In the same way, although it might be straightforward to informally reason out - are there any mathematical results which illustrate why first derivative information might result in optimization algorithms "overshooting and getting stuck" more than optimization algorithms that use both first and second derivative information?
And finally - we know about the inherent relationship between Taylor Series, Taylor Approximations and Optimization Algorithms: Gradient Based Optimization Algorithms approximate the function of interest and search for the minimum of the function based on a First Order Taylor Expansion (i.e. a First Order Taylor Expansion only uses the First Derivative), whereas Newton Based Methods do the same thing using the Second Order Taylor Expansion. We also know that Higher Order Taylor Expansions have less approximation error compared to Lower Order Taylor Expansions (e.g. Second Order vs. First Order). Thus, do we have any reasons to believe that if some optimization algorithm was to approximate and search for the minimum of the function of interest using a Third Order Taylor Expansion (i.e. Third Derivative Information) - could this possibly present even more advantages (e.g. less overshooting, getting stuck) compared to optimization algorithms that only use First and Second Derivative information?
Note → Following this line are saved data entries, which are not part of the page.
===== src/rtl/irq_edge_sync.sv =====
// One interrupt line: multi-flop synchronizer followed by a rising-edge
// detector that emits a single-cycle pulse.
module irq_edge_sync #(
   parameter int SYNC_STAGES = 2
) (
   input  logic clk,
   input  logic reset,
   input  logic irq_in,
   output logic edge_pulse
);

   logic [SYNC_STAGES-1:0] sync_q, sync_d;
   logic                   hist_q, hist_d;

   always_comb begin
      sync_d = {sync_q[SYNC_STAGES-2:0], irq_in};
      hist_d = sync_q[SYNC_STAGES-1];
   end

   // NOTE: history resets to 0, so a line already high at reset release counts as a new edge.
   always_ff @(posedge clk or negedge reset) begin
      if (!reset) begin
         sync_q <= '0;
         hist_q <= 1'b0;
      end else begin
         sync_q <= sync_d;
         hist_q <= hist_d;
      end
   end

   assign edge_pulse = sync_q[SYNC_STAGES-1] & ~hist_q;

endmodule


===== src/rtl/interrupt_controller.sv =====
// Latches device interrupt edges as pending, selects the lowest-index enabled
// source and sequences one request/acknowledge/return cycle at a time.
module interrupt_controller
   import interrupt_controller_pkg::*;
#(
   parameter int DBITS       = 32,
   parameter int NUM_SRC     = 4,
   parameter int SYNC_STAGES = 2
) (
   input  logic               clk,
   input  logic               reset,
   input  logic [NUM_SRC-1:0] irqIn,
   input  logic [NUM_SRC-1:0] irqMask,
   input  logic               intaAck,
   input  logic               isReti,
   output logic               inta,
   output logic [DBITS-1:0]   idn,
   output logic [NUM_SRC-1:0] pending,
   output logic               busy
);

   localparam int IDX_W = idx_width(NUM_SRC);

   logic [NUM_SRC-1:0] edge_vec;
   logic [NUM_SRC-1:0] pending_q, pending_d;
   logic [NUM_SRC-1:0] eligible;
   logic [NUM_SRC-1:0] clear_vec;
   logic [IDX_W-1:0]   winner;

   irq_state_e         state_q, state_d;
   logic               inta_q, inta_d;
   logic               busy_q, busy_d;
   logic [IDX_W-1:0]   idn_q, idn_d;

   for (genvar g = 0; g < NUM_SRC; g++) begin : g_sync
      irq_edge_sync #(
         .SYNC_STAGES (SYNC_STAGES)
      ) u_sync (
         .clk        (clk),
         .reset      (reset),
         .irq_in     (irqIn[g]),
         .edge_pulse (edge_vec[g])
      );
   end

   // Masked sources keep latching pending; the mask only gates selection.
   assign eligible = pending_q & irqMask;
   assign winner   = IDX_W'(prio_encode(MAX_SRC'(eligible)));

   always_comb begin
      // NOTE: every output gets a default first so no path leaves it unassigned (no latch).
      state_d   = state_q;
      inta_d    = inta_q;
      busy_d    = busy_q;
      idn_d     = idn_q;
      clear_vec = '0;

      unique case (state_q)
         ST_IDLE: begin
            if (|eligible) begin
               state_d = ST_REQ;
               inta_d  = 1'b1;
               busy_d  = 1'b1;
               idn_d   = winner;
            end
         end
         ST_REQ: begin
            // idn is frozen here; only the acknowledge moves us on.
            if (intaAck) begin
               state_d = ST_SERVICE;
               inta_d  = 1'b0;
               for (int i = 0; i < NUM_SRC; i++) begin
                  clear_vec[i] = (IDX_W'(i) == idn_q);
               end
            end
         end
         ST_SERVICE: begin
            if (isReti) begin
               state_d = ST_IDLE;
               busy_d  = 1'b0;
            end
         end
         default: begin
            state_d = ST_IDLE;
            inta_d  = 1'b0;
            busy_d  = 1'b0;
         end
      endcase

      // A fresh edge in the clearing cycle keeps the bit set.
      pending_d = (pending_q & ~clear_vec) | edge_vec;
   end

   // NOTE: sequential state uses non-blocking assignments so all flops update together.
   always_ff @(posedge clk or negedge reset) begin
      if (!reset) begin
         state_q <= ST_IDLE;
         inta_q  <= 1'b0;
         busy_q  <= 1'b0;
         idn_q   <= '0;
      end else begin
         state_q <= state_d;
         inta_q  <= inta_d;
         busy_q  <= busy_d;
         idn_q   <= idn_d;
      end
   end

   always_ff @(posedge clk or negedge reset) begin
      if (!reset) pending_q <= '0;
      else        pending_q <= pending_d;
   end

   assign inta    = inta_q;
   assign busy    = busy_q;
   assign pending = pending_q;
   assign idn     = DBITS'(idn_q);

endmodule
Or do we have reasons to believe that any information obtained from beyond the second derivative would provide diminishingly less information and be marginally less effective at finding the function's minimum (with regards to additional resources required in evaluating this additional derivative information)?
Can someone please comment on this?
Thanks!
I am not able to answer all of your questions, but would nevertheless like to emphasize some points:
1.) To compare the algorithms, the term "convergence" is of urgent need and not to be neglected. E. g., Newton's iterative method gives locally quadratic convergence speed for sufficiently continuous functions, gradient descent does not.
2.) Computationally, it is not relevant whether you evaluate one derivative or two. Concerning speed, this yields a constant factor (say 2), which vanishes when considering Landau notation. In other words, $O(2*n^{1/2})$ grows in the limit slower than $O(n)$, even despite the constant factor. Note that the best algorithm in Big O notation is not always the best one in practice (e. g. one usually uses Quicksort instead of mergesort despite worse worst-case behaviour, because the constants are better.), but this is very often the case, so often that Big O notation is THE standard tool to compare algorithm speed.
3.) Higher derivatives are used in a similar field: when approximating ODEs. See Runge-Kutta methods.